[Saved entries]
--- START ---

[src/cdc_cfg_pkg.sv]
/*
 * constants, types and tables shared by the excitation/mode block and its timer.
 * assumes a 10 MHz system clock; conversion times are kept in 0.1 ms ticks.
 */
package cdc_cfg_pkg;

	// register pointers on the two-wire interface
	localparam logic [7:0]  PTR_EXC    = 8'h09;
	localparam logic [7:0]  PTR_CFG    = 8'h0A;
	localparam logic [7:0]  PTR_OFS_HI = 8'h0D;
	localparam logic [7:0]  PTR_OFS_LO = 8'h0E;

	// reset values
	localparam logic [7:0]  EXC_RESET  = 8'h03;
	localparam logic [7:0]  CFG_RESET  = 8'hA0;
	localparam logic [15:0] OFS_RESET  = 16'h8000;

	// field positions
	localparam int EXC_DAC_BIT = 3;
	localparam int EXC_EN_BIT  = 2;
	localparam int LVL_LSB     = 0;
	localparam int AUX_FS_LSB  = 6;
	localparam int CAP_FS_LSB  = 3;
	localparam int MODE_LSB    = 0;

	// device address on the serial bus, value is arbitrary
	localparam logic [6:0]  DEV_ADDR_DEFAULT = 7'h2A;

	// timing: clock rate and tick length
	localparam int CLK_HZ        = 10000000;
	localparam int TICK_US       = 100;
	localparam int CYCLES_PER_TICK = (CLK_HZ / 1000000) * TICK_US;

	// conversion times in 0.1 ms ticks
	localparam logic [11:0] CAP_CONV_TICKS [8] = '{12'h0DC, 12'h0EF, 12'h190, 12'h2F8,
	                                              12'h4D8, 12'h604, 12'h730, 12'h891};
	localparam logic [11:0] AUX_CONV_TICKS [4] = '{12'h0C9, 12'h141, 12'h26D, 12'h4C5};

	// excitation low and high levels in eighths of supply per level code
	localparam logic [3:0]  EXC_LOW_EIGHTHS  [4] = '{4'h3, 4'h2, 4'h1, 4'h0};
	localparam logic [3:0]  EXC_HIGH_EIGHTHS [4] = '{4'h5, 4'h6, 4'h7, 4'h8};

	typedef enum logic [2:0] {
		MODE_IDLE       = 3'h0,
		MODE_CONT       = 3'h1,
		MODE_SINGLE     = 3'h2,
		MODE_POWER_DOWN = 3'h3,
		MODE_OFFSET_CAL = 3'h5,
		MODE_GAIN_CAL   = 3'h6
	} op_mode_t;

	typedef enum logic [3:0] {
		S_IDLE      = 4'h0,
		S_ADDR      = 4'h1,
		S_ADDR_ACK  = 4'h3,
		S_PTR       = 4'h2,
		S_PTR_ACK   = 4'h6,
		S_WDATA     = 4'h7,
		S_WDATA_ACK = 4'h5,
		S_RDATA     = 4'h4,
		S_RDATA_ACK = 4'hC
	} ser_state_t;

	typedef struct packed {
		logic       offset_dac_drive_enable;
		logic       input_shield_drive_enable;
		logic [1:0] drive_level;
		logic [3:0] low_eighths;
		logic [3:0] high_eighths;
	} exc_drive_t;

	typedef struct packed {
		logic cap_active;
		logic aux_active;
		logic cap_conv_done;
		logic aux_conv_done;
		logic powered_down;
	} conv_status_t;

endpackage

[src/cdc_excitation_and_mode_config.sv]
/*
 * excitation setup and rate/mode configuration registers behind a two-wire
 * serial slave with an address pointer, plus the conversion mode sequencer.
 * assumes scl/sda inputs already synchronous to sys_clk; sda is open drain.
 */
// What this block does
// - the two-bit level code picks a swing of 1/8, 1/4, 3/8 or 1/2 supply about mid-supply.
// - the excitation register resets to 0x03.
// - the rate and mode register resets to 0xA0.
// - the capacitive filter code sets the cap conversion time from 22.0 to 219.3 ms.
// - the three-bit mode field selects idle, continuous, single, power-down or a calibration.
// - a mode acts on the capacitive channel only while its channel enable is set.
// - a finished offset calibration overwrites the offset coefficient, reset 0x8000.
`timescale 1ns/10ps
`default_nettype none
module cdc_excitation_and_mode_config #(
	parameter logic [6:0]  DEV_ADDR        = cdc_cfg_pkg::DEV_ADDR_DEFAULT,
	parameter int unsigned CYCLES_PER_TICK = cdc_cfg_pkg::CYCLES_PER_TICK
) (
	input  wire logic                      sys_clk,
	input  wire logic                      rstn,
	input  wire logic                      scl_in,
	input  wire logic                      sda_in,
	output logic                           sda_out,
	output logic                           sda_oe_n,
	input  wire logic                      cap_channel_enable,
	input  wire logic                      aux_channel_enable,
	input  wire logic [15:0]               zero_scale_result,
	output cdc_cfg_pkg::exc_drive_t        exc_drive,
	output cdc_cfg_pkg::conv_status_t      conv_status,
	output logic [15:0]                    offset_coeff
);
	// serial slave state
	cdc_cfg_pkg::ser_state_t st_reg, st_next;
	logic [3:0]  cnt_reg,  cnt_next;
	logic [7:0]  sh_reg,   sh_next;
	logic [7:0]  ptr_reg,  ptr_next;
	logic        rw_reg,   rw_next;
	logic        mack_reg, mack_next;
	logic        oe_n_reg, oe_n_next;
	logic        scl_prev, sda_prev;
	logic        scl_rise, scl_fall, start_seen, stop_seen;
	logic        wr_en;
	logic [7:0]  wr_ptr, wr_data, rd_val;

	// register and sequencer state
	logic [7:0]  exc_reg,  exc_next;
	logic [7:0]  cfg_reg,  cfg_next;
	logic [15:0] ofs_reg,  ofs_next;
	logic        run_reg,  run_next;
	logic        ch_reg,   ch_next;
	logic        pref_reg, pref_next;
	cdc_cfg_pkg::exc_drive_t   drv_reg, drv_next;
	cdc_cfg_pkg::conv_status_t sts_reg, sts_next;
	cdc_cfg_pkg::op_mode_t     mode;
	logic        t_start, t_abort, t_done, start_ch, start_ok;
	logic [11:0] t_len;
	logic [1:0]  lvl;

	assign scl_rise   = scl_in & ~scl_prev;
	assign scl_fall   = ~scl_in & scl_prev;
	assign start_seen = scl_in & scl_prev & sda_prev & ~sda_in;
	assign stop_seen  = scl_in & scl_prev & ~sda_prev & sda_in;

	// register read mux
	always_comb begin
		if (ptr_reg == cdc_cfg_pkg::PTR_EXC) begin
			rd_val = exc_reg;
		end else if (ptr_reg == cdc_cfg_pkg::PTR_CFG) begin
			rd_val = cfg_reg;
		end else if (ptr_reg == cdc_cfg_pkg::PTR_OFS_HI) begin
			rd_val = ofs_reg[15:8];
		end else if (ptr_reg == cdc_cfg_pkg::PTR_OFS_LO) begin
			rd_val = ofs_reg[7:0];
		end else begin
			rd_val = 8'h00;
		end
	end

	// two-wire slave: address, pointer, write bytes, read bytes with auto-increment
	always_comb begin
		st_next   = st_reg;
		cnt_next  = cnt_reg;
		sh_next   = sh_reg;
		ptr_next  = ptr_reg;
		rw_next   = rw_reg;
		mack_next = mack_reg;
		oe_n_next = oe_n_reg;
		wr_en     = 1'b0;
		wr_ptr    = ptr_reg;
		wr_data   = sh_reg;
		if (start_seen) begin
			st_next   = cdc_cfg_pkg::S_ADDR;
			cnt_next  = 4'h0;
			oe_n_next = 1'b1;
		end else if (stop_seen) begin
			st_next   = cdc_cfg_pkg::S_IDLE;
			oe_n_next = 1'b1;
		end else if (scl_rise) begin
			case (st_reg)
				cdc_cfg_pkg::S_ADDR, cdc_cfg_pkg::S_PTR, cdc_cfg_pkg::S_WDATA: begin
					sh_next  = {sh_reg[6:0], sda_in};
					cnt_next = cnt_reg + 4'h1;
				end
				cdc_cfg_pkg::S_RDATA: begin
					cnt_next = cnt_reg + 4'h1;
				end
				cdc_cfg_pkg::S_RDATA_ACK: begin
					mack_next = ~sda_in;
				end
				default: begin
				end
			endcase
		end else if (scl_fall) begin
			case (st_reg)
				cdc_cfg_pkg::S_ADDR: begin
					if (cnt_reg == 4'h8) begin
						cnt_next = 4'h0;
						if (sh_reg[7:1] == DEV_ADDR) begin
							rw_next   = sh_reg[0];
							st_next   = cdc_cfg_pkg::S_ADDR_ACK;
							oe_n_next = 1'b0;
						end else begin
							st_next = cdc_cfg_pkg::S_IDLE;
						end
					end
				end
				cdc_cfg_pkg::S_PTR: begin
					if (cnt_reg == 4'h8) begin
						ptr_next  = sh_reg;
						cnt_next  = 4'h0;
						st_next   = cdc_cfg_pkg::S_PTR_ACK;
						oe_n_next = 1'b0;
					end
				end
				cdc_cfg_pkg::S_WDATA: begin
					if (cnt_reg == 4'h8) begin
						wr_en     = 1'b1;
						ptr_next  = ptr_reg + 8'h01;
						cnt_next  = 4'h0;
						st_next   = cdc_cfg_pkg::S_WDATA_ACK;
						oe_n_next = 1'b0;
					end
				end
				cdc_cfg_pkg::S_ADDR_ACK, cdc_cfg_pkg::S_RDATA_ACK: begin
					if ((st_reg == cdc_cfg_pkg::S_ADDR_ACK) ? rw_reg : mack_reg) begin
						sh_next   = rd_val;
						ptr_next  = ptr_reg + 8'h01;
						cnt_next  = 4'h0;
						oe_n_next = rd_val[7];
						st_next   = cdc_cfg_pkg::S_RDATA;
					end else begin
						oe_n_next = 1'b1;
						st_next   = (st_reg == cdc_cfg_pkg::S_ADDR_ACK) ?
						            cdc_cfg_pkg::S_PTR : cdc_cfg_pkg::S_IDLE;
					end
				end
				cdc_cfg_pkg::S_PTR_ACK, cdc_cfg_pkg::S_WDATA_ACK: begin
					oe_n_next = 1'b1;
					st_next   = cdc_cfg_pkg::S_WDATA;
				end
				cdc_cfg_pkg::S_RDATA: begin
					if (cnt_reg == 4'h8) begin
						cnt_next  = 4'h0;
						oe_n_next = 1'b1;
						st_next   = cdc_cfg_pkg::S_RDATA_ACK;
					end else begin
						sh_next   = {sh_reg[6:0], 1'b0};
						oe_n_next = sh_reg[6];
					end
				end
				default: begin
				end
			endcase
		end
	end

	always_ff @(posedge sys_clk) begin
		if (!rstn) begin
			st_reg   <= cdc_cfg_pkg::S_IDLE;
			cnt_reg  <= 4'h0;
			sh_reg   <= 8'h00;
			ptr_reg  <= 8'h00;
			rw_reg   <= 1'b0;
			mack_reg <= 1'b0;
			oe_n_reg <= 1'b1;
			scl_prev <= 1'b1;
			sda_prev <= 1'b1;
		end else begin
			st_reg   <= st_next;
			cnt_reg  <= cnt_next;
			sh_reg   <= sh_next;
			ptr_reg  <= ptr_next;
			rw_reg   <= rw_next;
			mack_reg <= mack_next;
			oe_n_reg <= oe_n_next;
			scl_prev <= scl_in;
			sda_prev <= sda_in;
		end
	end

	// registers and conversion sequencer
	always_comb begin
		exc_next  = exc_reg;
		cfg_next  = cfg_reg;
		ofs_next  = ofs_reg;
		run_next  = run_reg;
		ch_next   = ch_reg;
		pref_next = pref_reg;
		t_start   = 1'b0;
		t_abort   = 1'b0;
		mode      = cdc_cfg_pkg::op_mode_t'(cfg_reg[cdc_cfg_pkg::MODE_LSB +: 3]);
		sts_next  = '0;
		start_ch  = 1'b0;
		start_ok  = 1'b0;
		if (pref_reg && aux_channel_enable) begin
			start_ch = 1'b1;
			start_ok = 1'b1;
		end else if (cap_channel_enable) begin
			start_ok = 1'b1;
		end else if (aux_channel_enable && mode != cdc_cfg_pkg::MODE_OFFSET_CAL) begin
			start_ch = 1'b1;
			start_ok = 1'b1;
		end
		t_len = start_ch ? cdc_cfg_pkg::AUX_CONV_TICKS[cfg_reg[cdc_cfg_pkg::AUX_FS_LSB +: 2]]
		                 : cdc_cfg_pkg::CAP_CONV_TICKS[cfg_reg[cdc_cfg_pkg::CAP_FS_LSB +: 3]];
		if (wr_en && wr_ptr == cdc_cfg_pkg::PTR_EXC) begin
			exc_next = wr_data;
		end
		if (wr_en && wr_ptr == cdc_cfg_pkg::PTR_CFG) begin
			cfg_next  = wr_data;
			t_abort   = 1'b1;
			run_next  = 1'b0;
			pref_next = 1'b0;
		end else if (run_reg) begin
			if (t_done) begin
				run_next               = 1'b0;
				sts_next.cap_conv_done = ~ch_reg;
				sts_next.aux_conv_done = ch_reg;
				if (mode == cdc_cfg_pkg::MODE_OFFSET_CAL && !ch_reg) begin
					ofs_next = zero_scale_result;
				end
				if (mode == cdc_cfg_pkg::MODE_CONT) begin
					pref_next = ~ch_reg;
				end else if (mode == cdc_cfg_pkg::MODE_SINGLE && !ch_reg && aux_channel_enable) begin
					pref_next = 1'b1;
				end else begin
					cfg_next[cdc_cfg_pkg::MODE_LSB +: 3] = cdc_cfg_pkg::MODE_IDLE;
					pref_next = 1'b0;
				end
			end
		end else begin
			case (mode)
				cdc_cfg_pkg::MODE_CONT, cdc_cfg_pkg::MODE_SINGLE,
				cdc_cfg_pkg::MODE_OFFSET_CAL, cdc_cfg_pkg::MODE_GAIN_CAL: begin
					if (start_ok) begin
						t_start  = 1'b1;
						run_next = 1'b1;
						ch_next  = start_ch;
					end else if (mode != cdc_cfg_pkg::MODE_CONT) begin
						cfg_next[cdc_cfg_pkg::MODE_LSB +: 3] = cdc_cfg_pkg::MODE_IDLE;
					end
				end
				default: begin
				end
			endcase
		end
		sts_next.cap_active   = run_next & ~ch_next;
		sts_next.aux_active   = run_next & ch_next;
		sts_next.powered_down = (cfg_next[cdc_cfg_pkg::MODE_LSB +: 3] ==
		                         cdc_cfg_pkg::MODE_POWER_DOWN);
		lvl = exc_next[cdc_cfg_pkg::LVL_LSB +: 2];
		drv_next.offset_dac_drive_enable   = exc_next[cdc_cfg_pkg::EXC_DAC_BIT];
		drv_next.input_shield_drive_enable = exc_next[cdc_cfg_pkg::EXC_EN_BIT];
		drv_next.drive_level               = lvl;
		drv_next.low_eighths               = cdc_cfg_pkg::EXC_LOW_EIGHTHS[lvl];
		drv_next.high_eighths              = cdc_cfg_pkg::EXC_HIGH_EIGHTHS[lvl];
	end

	always_ff @(posedge sys_clk) begin
		if (!rstn) begin
			exc_reg  <= cdc_cfg_pkg::EXC_RESET;
			cfg_reg  <= cdc_cfg_pkg::CFG_RESET;
			ofs_reg  <= cdc_cfg_pkg::OFS_RESET;
			run_reg  <= 1'b0;
			ch_reg   <= 1'b0;
			pref_reg <= 1'b0;
			drv_reg  <= '{1'b0, 1'b0, 2'h3, 4'h0, 4'h8};
			sts_reg  <= '0;
		end else begin
			exc_reg  <= exc_next;
			cfg_reg  <= cfg_next;
			ofs_reg  <= ofs_next;
			run_reg  <= run_next;
			ch_reg   <= ch_next;
			pref_reg <= pref_next;
			drv_reg  <= drv_next;
			sts_reg  <= sts_next;
		end
	end

	conv_timer #(
		.CYCLES_PER_TICK (CYCLES_PER_TICK)
	) i_conv_timer (
		.sys_clk   (sys_clk),
		.rstn      (rstn),
		.start     (t_start),
		.abort     (t_abort),
		.len_ticks (t_len),
		.busy      (),
		.done      (t_done)
	);

	assign sda_out      = 1'b0;
	assign sda_oe_n     = oe_n_reg;
	assign exc_drive    = drv_reg;
	assign conv_status  = sts_reg;
	assign offset_coeff = ofs_reg;
endmodule
`default_nettype wire

[src/conv_timer.sv]
/*
 * conversion timer: a tick divider and a down counter of ticks.
 * assumes start and abort are one-cycle pulses from the mode sequencer.
 */
`timescale 1ns/10ps
`default_nettype none
module conv_timer #(
	parameter int unsigned CYCLES_PER_TICK = cdc_cfg_pkg::CYCLES_PER_TICK
) (
	input  wire logic        sys_clk,
	input  wire logic        rstn,
	input  wire logic        start,
	input  wire logic        abort,
	input  wire logic [11:0] len_ticks,
	output logic             busy,
	output logic             done
);
	localparam int PRE_W = $clog2(CYCLES_PER_TICK + 1);
	localparam logic [PRE_W-1:0] PRE_LAST = PRE_W'(CYCLES_PER_TICK - 1);

	logic [PRE_W-1:0] pre_reg,  pre_next;
	logic [11:0]      tick_reg, tick_next;
	logic             busy_reg, busy_next;
	logic             done_reg, done_next;

	always_comb begin
		pre_next  = pre_reg;
		tick_next = tick_reg;
		busy_next = busy_reg;
		done_next = 1'b0;
		if (abort) begin
			busy_next = 1'b0;
		end else if (start) begin
			busy_next = 1'b1;
			pre_next  = '0;
			tick_next = (len_ticks == 12'h000) ? 12'h001 : len_ticks;
		end else if (busy_reg) begin
			if (pre_reg == PRE_LAST) begin
				pre_next = '0;
				if (tick_reg == 12'h001) begin
					busy_next = 1'b0;
					done_next = 1'b1;
				end else begin
					tick_next = tick_reg - 12'h001;
				end
			end else begin
				pre_next = pre_reg + PRE_W'(1);
			end
		end
	end

	always_ff @(posedge sys_clk) begin
		if (!rstn) begin
			pre_reg  <= '0;
			tick_reg <= 12'h000;
			busy_reg <= 1'b0;
			done_reg <= 1'b0;
		end else begin
			pre_reg  <= pre_next;
			tick_reg <= tick_next;
			busy_reg <= busy_next;
			done_reg <= done_next;
		end
	end

	assign busy = busy_reg;
	assign done = done_reg;
endmodule
`default_nettype wire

--- END ---

• **Instructions for the task**
Copy task for the entries above: every line with the string "field".

• **Solution**
	// field positions
// - the three-bit mode field selects idle, continuous, single, power-down or a calibration.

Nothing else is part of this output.